Prince Harry was forced to execute an “ingenious decoy” to smuggle his family into Highgrove for last week’s highly anticipated meeting with King Charles.
One source even compared the clandestine operation to Waterloo, as the Duke of Sussex managed to leave a difficult week behind him.
Harry was accompanied by Meghan Markle and their two children, Prince Archie, 7, and Princess Lilibet, 5, at the Monarch’s country residence on Friday.
The meeting took place mere days after Harry suffered embarrassment in court when his allegations of illegal newsgathering against the proprietor of the Daily Mail were dismissed.
It also followed a dispute over his use of Buckingham Palace, as he touched down in the UK to promote next year’s Invictus Games.
Author Tina Brown, a biographer of Harry’s mother, Princess Diana, has now revealed how Harry and his family managed to enter Highgrove undetected.

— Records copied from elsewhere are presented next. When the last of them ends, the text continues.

### config.mk
export PLATFORM = sky130hd
export DESIGN_NAME = byte_serializer
export DESIGN_NICKNAME = d
export VERILOG_FILES = /design/src/rtl/byte_serializer.sv
export SDC_FILE = /design/constraint.sdc
export NUM_CORES = 1
export LEC_CHECK = 0
export BUFFER_PORTS_ARGS = -buffer_cell sky130_fd_sc_hd__buf_2
export CAP_MARGIN = 20
export CORE_MARGIN = 5
export CORE_UTILIZATION = 24
export DETAILED_ROUTE_END_ITERATION = 6
export GPL_ROUTABILITY_DRIVEN = 0
export PLACE_DENSITY_LB_ADDON = 0.12
export SYNTH_ARGS = -nofsm -noshare
export SYNTH_HDL_FRONTEND = slang
export SYNTH_SLANG_ARGS = --single-unit
### constraint.sdc
create_clock -name clk -period 2.5 [get_ports clk]
set_clock_uncertainty 0.15 [all_clocks]
set_input_delay 0.75 -clock clk [delete_from_list [all_inputs] [get_ports clk]]
set_output_delay 0.75 -clock clk [all_outputs]
set_load 0.005 [all_outputs]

He utilised a Chanel-hosted lunch at the Cotswolds property as a distraction, enabling a vehicle carrying the Sussex family to slip in “amongst the stream of arriving vehicles,” Brown writes in her latest Substack.

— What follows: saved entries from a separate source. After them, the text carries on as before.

===== src/rtl/mem_arbiter_pkg.sv =====
// Shared definitions for the RAM arbiter: response-owner encoding and default widths.
package mem_arbiter_pkg;

    localparam int DEF_ADDR_W = 9;
    localparam int DEF_DATA_W = 32;

    typedef enum logic [1:0] {
        OWN_NONE  = 2'd0,
        OWN_FETCH = 2'd1,
        OWN_DATA  = 2'd2
    } owner_t;

    // Only reads produce a response; a store leaves no owner behind.
    function automatic owner_t next_owner(input logic fetch_gnt, input logic data_gnt,
                                          input logic data_we);
        owner_t own;
        if (fetch_gnt) begin
            own = OWN_FETCH;
        end else if (data_gnt && !data_we) begin
            own = OWN_DATA;
        end else begin
            own = OWN_NONE;
        end
        return own;
    endfunction

endpackage


===== src/rtl/mem_arbiter_starve_counter.sv =====
// Saturating count of consecutive denied fetch cycles; at_max forces fetch ahead of data.
module starve_counter #(
    parameter int MAX_STALL = 4
) (
    input  logic clock,
    input  logic reset,
    input  logic inc,
    input  logic clr,
    output logic at_max
);

    localparam int CW = $clog2(MAX_STALL + 1);
    localparam logic [CW-1:0] MAX_C = CW'(MAX_STALL);

    logic [CW-1:0] cnt_r;

    // Clear wins over increment; the count holds once it reaches MAX_STALL.
    always_ff @(posedge clock) begin
        if (reset) begin
            cnt_r <= {CW{1'b0}};
        end else if (clr) begin
            cnt_r <= {CW{1'b0}};
        end else if (inc && (cnt_r != MAX_C)) begin
            cnt_r <= cnt_r + CW'(1);
        end else begin
            cnt_r <= cnt_r;
        end
    end

    assign at_max = (cnt_r == MAX_C);

endmodule


===== src/rtl/mem_arbiter.sv =====
// Single-port RAM arbiter: loader in load mode, data-over-fetch in run mode with
// starvation override, and 1-cycle read responses routed back to the issuer.
module mem_arbiter
    import mem_arbiter_pkg::*;
#(
    parameter int ADDR_W    = DEF_ADDR_W,
    parameter int DATA_W    = DEF_DATA_W,
    parameter int MAX_STALL = 4
) (
    input  logic              clock,
    input  logic              reset,
    input  logic              working,
    input  logic              ld_wr,
    input  logic [ADDR_W-1:0] ld_addr,
    input  logic [DATA_W-1:0] ld_wdata,
    input  logic              if_req,
    input  logic [ADDR_W-1:0] if_addr,
    output logic              if_gnt,
    output logic              if_rvalid,
    output logic [DATA_W-1:0] if_rdata,
    input  logic              d_req,
    input  logic              d_we,
    input  logic [31:0]       d_addr,
    input  logic [DATA_W-1:0] d_wdata,
    output logic              d_gnt,
    output logic              d_rvalid,
    output logic [DATA_W-1:0] d_rdata,
    output logic              d_err,
    output logic [ADDR_W-1:0] ram_addr,
    output logic              ram_wEn,
    output logic              ram_rEn,
    output logic [DATA_W-1:0] ram_wDat,
    input  logic [DATA_W-1:0] ram_rDat
);

    owner_t owner_r;
    logic   d_err_r;
    logic   fetch_win_s;
    logic   data_win_s;
    logic   starve_inc_s;
    logic   starve_at_max_s;
    logic   oob_s;

    // Fetch normally yields to data; it wins only when data is idle or it has waited MAX_STALL cycles.
    assign fetch_win_s  = working & if_req & (starve_at_max_s | ~d_req);
    assign data_win_s   = working & d_req & ~fetch_win_s;
    assign starve_inc_s = working & if_req & ~fetch_win_s;
    assign oob_s        = |d_addr[31:ADDR_W];

    assign if_gnt = fetch_win_s;
    assign d_gnt  = data_win_s;

    starve_counter #(
        .MAX_STALL(MAX_STALL)
    ) u_starve (
        .clock (clock),
        .reset (reset),
        .inc   (starve_inc_s),
        .clr   (~starve_inc_s),
        .at_max(starve_at_max_s)
    );

    // Drive the RAM in the grant cycle; an idle cycle presents all-zero controls.
    always_comb begin
        ram_addr = {ADDR_W{1'b0}};
        ram_wEn  = 1'b0;
        ram_rEn  = 1'b0;
        ram_wDat = {DATA_W{1'b0}};
        if (!working) begin
            if (ld_wr) begin
                ram_wEn  = 1'b1;
                ram_addr = ld_addr;
                ram_wDat = ld_wdata;
            end else begin
                ram_wEn = 1'b0;
            end
        end else if (fetch_win_s) begin
            ram_rEn  = 1'b1;
            ram_addr = if_addr;
        end else if (data_win_s) begin
            ram_addr = d_addr[ADDR_W-1:0];
            if (d_we) begin
                ram_wEn  = 1'b1;
                ram_wDat = d_wdata;
            end else begin
                ram_rEn = 1'b1;
            end
        end else begin
            ram_rEn = 1'b0;
        end
    end

    // Remember who issued this cycle's read so the next cycle's RAM data goes to them.
    always_ff @(posedge clock) begin
        if (reset) begin
            owner_r <= OWN_NONE;
            d_err_r <= 1'b0;
        end else begin
            owner_r <= next_owner(fetch_win_s, data_win_s, d_we);
            d_err_r <= data_win_s & oob_s;
        end
    end

    assign if_rvalid = (owner_r == OWN_FETCH);
    assign d_rvalid  = (owner_r == OWN_DATA);
    assign if_rdata  = if_rvalid ? ram_rDat : {DATA_W{1'b0}};
    assign d_rdata   = d_rvalid ? ram_rDat : {DATA_W{1'b0}};
    assign d_err     = d_err_r;

endmodule


===== config.mk =====
export PLATFORM = sky130hd
export DESIGN_NAME = mem_arbiter
export DESIGN_NICKNAME = d
export VERILOG_FILES = /design/src/rtl/mem_arbiter_pkg.sv /design/src/rtl/mem_arbiter_starve_counter.sv /design/src/rtl/mem_arbiter.sv
export SDC_FILE = /design/constraint.sdc
export NUM_CORES = 1
export LEC_CHECK = 0
export BUFFER_PORTS_ARGS = -buffer_cell sky130_fd_sc_hd__buf_2
export CAP_MARGIN = 20
export CORE_AREA = 2 2 104 106
export DETAILED_ROUTE_END_ITERATION = 10
export DIE_AREA = 0 0 106 108
export PLACE_DENSITY = 0.54
export SYNTH_ARGS = -nofsm -noshare
export SYNTH_HDL_FRONTEND = slang
export SYNTH_SLANG_ARGS = --single-unit
export TNS_END_PERCENT = 10

===== constraint.sdc =====
create_clock -name clock -period 4.1 [get_ports clock]
set_input_delay 0.205 -clock clock [delete_from_list [all_inputs] [get_ports clock]]
set_output_delay 0.205 -clock clock [all_outputs]
set_load 0.005 [all_outputs]

-- Yosys cells after proc, flatten, opt, wreduce, memory -nomap -nowiden
Cells that the tools add are included.
- register bits after elaboration: 6
- bits of input ports: 153
- output and inout port bits: 112
- word-level logic and storage cells: 47
- add/sub/neg operators: 1
- eq/ne operators: 4
- mux-type cells: 22
- bitwise logic cells: 10
- reductions and logical operators: 6
- operators with widths (kind ; count):
    32-bit two-way mux ; 7
    9-bit two-way mux ; 4
    23-bit OR reduction ; 1
    1-bit two-way mux ; 10
    1-bit AND ; 6
    2-bit OR reduction ; 2
    3-bit by 1-bit adder with 3-bit output (second input constant) ; 1
    3-bit equality test (second input constant) ; 1
    3-bit inequality test (second input constant) ; 1
    1-bit inverter ; 3
    2-bit by 1-bit equality test with 1-bit output (second input constant) ; 1
    2-bit equality test (second input constant) ; 1
    1-bit logical AND ; 2
    2-bit two-way mux ; 1
    1-bit zero test ; 1
    1-bit OR ; 1

-- Longest topological paths before layout
- depth in word-level cells: 8
- depth in mapped cells: 6
- depth with buffers taken out: 5

-- By module
From an unflattened synthesis, not the netlist that was laid out.
- cells, all modules: 175
- area total of the unflattened synthesis: 1337.5 µm²
- by module, submodules not included (module ; times used ; cells each ; area an instance (µm²) ; seq. area each (µm²)):
    mem_arbiter ; 1 ; 157 ; 1149.9 ; 60.1
    starve_counter ; 1 ; 18 ; 187.7 ; 60.1

-- Least setup slack after synthesis
No wires, ideal clock.
- kind: register to output
- start point: reg u_starve.cnt_r[0]
- end point: out ram_wDat[10]
- data arrival time: 1300 ps
- data required time: 3895 ps
- slack: 2595 ps
- stages on the path, launching flop included: 6
- buffers on the path: 1
- cell sequence: dfxtp_1 inv_1 ha_1 a311oi_4 buf_6 a22o_1
- longest elaborated chain between the ends: 8
- RTL lines (item ; RTL line ; source):
    start: declaration ; mem_arbiter_starve_counter.sv:15 ; logic [CW-1:0] cnt_r;
    start signal: assignment ; mem_arbiter_starve_counter.sv:20 ; cnt_r <= {CW{1'b0}};
    start signal: assignment ; mem_arbiter_starve_counter.sv:22 ; cnt_r <= {CW{1'b0}};
    start signal: assignment ; mem_arbiter_starve_counter.sv:24 ; cnt_r <= cnt_r + CW'(1);
    3-bit equality test * ; mem_arbiter_starve_counter.sv:30 ; assign at_max = (cnt_r == MAX_C);
    1-bit OR * ; mem_arbiter.sv:45 ; assign fetch_win_s = working & if_req & (starve_at_max_s | ~d_req);
    1-bit AND * ; mem_arbiter.sv:45 ;
    1-bit inverter ; mem_arbiter.sv:46 ; assign data_win_s = working & d_req & ~fetch_win_s;
    1-bit AND ; mem_arbiter.sv:46 ;
    32-bit two-way mux ; mem_arbiter.sv:80 ; end else if (data_win_s) begin
    32-bit two-way mux * ; mem_arbiter.sv:77 ; end else if (fetch_win_s) begin
    32-bit two-way mux * ; mem_arbiter.sv:69 ; if (!working) begin
    end: declaration ; mem_arbiter.sv:32 ; output logic [DATA_W-1:0] ram_wDat,
Every way passes the cells marked *; elsewhere a longest branch is shown, timed or not.

-- Worst setup path in the final report
- start point: reg u_starve.cnt_r[0]
- end point: out ram_addr[0]
- longest elaborated chain between the ends: 8
- RTL lines (item ; RTL line ; source):
    3-bit equality test * ; mem_arbiter_starve_counter.sv:30 ;
    1-bit OR * ; mem_arbiter.sv:45 ;
    1-bit AND * ; mem_arbiter.sv:45 ;
    1-bit inverter ; mem_arbiter.sv:46 ;
    1-bit AND ; mem_arbiter.sv:46 ;
    9-bit two-way mux ; mem_arbiter.sv:80 ;
    9-bit two-way mux * ; mem_arbiter.sv:77 ;
    9-bit two-way mux * ; mem_arbiter.sv:69 ;
    end: declaration ; mem_arbiter.sv:29 ; output logic [ADDR_W-1:0] ram_addr,
Marks and branches as above.

==> summary.md <==
| Metric | Value |
|---|---|
| Outcome | `completed` |
| Max-cap violations | `0` |
| Cts repair resizes | `0` |
| CTS buffer count | `3` |
| Clock Path Buffers | `2` |
| Hold WC Path Type | `input pin to flop` |
| Worst Setup End Kind | `primary output` |
| Fillers | `~1100` |
| Initial Util | `12.3%` |
| Grt ovf | `0` |
| # clock sinks | `6` |
| Sequential share of the synthesized area | `approximately a tenth` |
| Vias per cell | `around 4` |
| Leak | `between 1.5 and 2 nW` |
| Pre-CTS setup slack | `~1700 ps` |
| Top cells by area, synth | `and2_1, a22o_1, dfxtp_1` |
| Largest net degree at the start of global routing | `43` |
| Full die area | `between 10000 and 15000 sq um` |
| Setup Fix Bufs, Post-CTS | `0` |
| Clk slew on worst S/H paths | `~40 ps` |
| Final hold violation count | `0` |
| Post-DP HPWL | `slightly above 7 mm` |
| Worst-Skew Late Latency | `between 200 and 250 ps` |
| Tmin final | `2360 ps` |
| Max stage delay on crit path | `660 ps` |
| Nets | `584` |
| Placed inst area | `roughly 2700 sq um` |
| Final Cycle Share | `57.4%` |
| Final Wtd Congestion | `roughly 0.77` |
| Syn Std Cell Area | `1260 sq um` |
| Mapped Cells | `~170` |
| CTS Hold Buffers Added | `0` |
| Core area | `about 10000 sq um` |
| Initial antenna violation count | `2` |
| Hold slack | `289 ps` |
| Root buf cell | `clkbuf_8` |
| Reg2reg start | `u_starve.cnt_r[0]` |
| Tot Pwr | `approximately 0.00034 W` |
| Avg Inst Size Synth | `between 7 and 8 sq um` |
| RSZ-0062 raised after global routing | `false` |
| Top-area cell type share of the netlist area | `between 30% and 40%` |
| CTS tree | `done` |
| Slew Limit Fails | `0` |
| CP Data Required Time | `roughly 4000 ps` |
| CP max FO | `7` |
| # port buffers | `about 260` |
| DR iter-0 viols | `83` |
| VDD IR max | `0.0619 mV` |
| DRC errors left | `0` |
| Routed len/inst | `roughly 14 um` |
| GR Util All Layers | `12.4%` |
| Area grow syn2layout | `120%` |
| Worst Tran Pin Value | `around 840 ps` |
| DR vias | `around 2300` |
| Vias in the first global route | `roughly 2100` |
| Final WS setup | `~1700 ps` |
| Max Freq | `around 420 MHz` |
| Relative slew slack | `43.7%` |
| CP arrival | `approximately 2200 ps` |
| Most common cell after layout, fill and taps aside | `buf_2` |
| Setup-failing EPs final | `0` |
| Cell area after layout | `about 2800 sq um` |
| Netlist cell types | `24` |
| Min-delay src | `reset` |
| Cell Rows | `37` |
| Routed WL | `between 7 and 8 mm` |
| DR pass1 iterations | `4` |
| CP top delay family | `compound AO/OA/AOI/OAI gates` |
| Yosys top cell by area | `and2_1` |
| Yosys warnings | `0` |
| Commonest non-fill, non-tap cells in the layout | `buf_2, and2_1, a22o_1, a221o_1, dfxtp_1` |
| WS Path Type | `flop to primary output` |
| FF-to-FF setup slack | `2470 ps` |
| Routed Antenna Nets | `0` |
| Crit path from | `u_starve.cnt_r[0]` |
| Cell at the slowest stage of the critical path | `a31oi_1` |
| Startpoint types | `flop` |
| Die W | `around 110 um` |
| Final setup skew | `0.799 ps` |
| Total negative slack | `0 ps` |
| Cell area power density | `~120 nW/um^2` |
| Max H-tree Level | `1` |
| Die Height | `between 100 and 150 um` |
| First-pass GRT wire length | `about 11 mm` |
| IO Pins | `approximately 270` |
| Yosys reg bits | `6` |
| Critical-path cell list | `inv_1 > ha_1 > a31oi_1 > buf_4 > a221o_1 > buf_2` |
| Buf/Inv on CP | `3` |
| Syn_nets | `between 300 and 400` |
| Share of cells above drive strength 1 | `around 64%` |
[through the flow]
| step | std cells | util, % |
|---|---|---|
| after floorplan | 169 | - |
| after global placement | 557 | 26.3 |
| after detailed placement | 558 | 26.4 |
| after CTS | 561 | 26.8 |
| after global routing | 563 | 27.0 |
| final | 564 | 27.1 |
[worst paths after layout]
check                           end  cells past startpoint
setup / recovery        ram_addr[0]                      6
hold / removal                d_err                      3
setup reg to reg              d_err                      4
hold reg to reg   u_starve.cnt_r[0]                      1
[per-layer routing]
metal  up-vias  wire [um]  track usage (%)
met3         4        745             3.56
met5         -         13                0
met1       971       3170             14.2
met4         2         68             2.82
met2       162       3800             22.7
li1       1125          -                -
[registers in the layout, summed over array words and instances, names as in the netlist]
signal	flops
owner_r	2
u_starve.cnt_r	3
d_err	1
[power breakdown]
group          switching (W)  internal [W]  leakage [nW]   total, W
Sequential       0.000000592     0.0000599        0.0487  0.0000605
Combinational      0.0000813      0.000110          1.67   0.000191
Clock              0.0000257     0.0000631        0.0216  0.0000888
[cell usage after synthesis (all sizes together)]
cell type	number
and2	75
a22o	32
a221o	9
buf	9
clkbuf	6
dfxtp	6
inv	5
nand2	3
nor2	3
nor2b	3
nor4	3
ha	2
nand4	2
or4	2
a21o	1
a21oi	1
a311oi	1
a31oi	1
and3	1
nor3	1
o311a	1
or2	1
xnor2	1
[logic make-up after synthesis]
group / synth area share [%]
DFF: 9.54
xor gates and xnor gates: 0.696
buffers and inverters: 8.35
adders and majority gates: 1.99
and+or+nand+nor: 45.6
AOI/OAI and AO/OA: 33.8
[layout make-up]
cell class              instances  area (sq um)  share of cell area, %
multi-input cells             143          1040                   37.6
repair buffers                270          1370                   49.6
flip-flops and latches          6           120                   4.34
diodes                          1          2.50                 0.0904
clock buffers                   3          41.3                   1.49
inverters                       5          18.8                  0.678
well taps                     136           170                   6.15
[worst reg2reg max path: stages, from the launching register on]
cell     delay, ps
dfxtp_1        350
inv_1           50
ha_1           240
a31oi_1        660
o311a_1        270
(Power assumes the default switching activity.)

Once through the gates, it drew up at a separate entrance, well away from the other guests.
Brown said one of the lunch attendees told her: “It was like being at Waterloo, but the wrong end of Waterloo.”
It is understood Napoleon blundered at the 1815 Battle of Waterloo by launching a diversionary assault against nearby Hougoumont which was intended to draw British troops from the Duke of Wellington’s principal force.
The attacks were ultimately repelled without requiring reinforcements, though certain historians argue the manoeuvre was not merely a diversionary tactic, with both commanders considering Hougoumont crucial to their prospects of victory that day.
Brown reveals that Meghan and the children had been in Portugal, where the family is rumoured to own a holiday retreat, before making their way to the UK. She observes that it “didn’t seem to occur to Harry” that he could bring his children to the UK “undetected” and that “secret, safe visits, conducted without all the whirling swords, are perfectly manageable”.
Insiders indicate that Harry left the meeting in good spirits, yet some members of the royal household are reportedly furious with the King for acquiescing to what they consider to be emotional blackmail.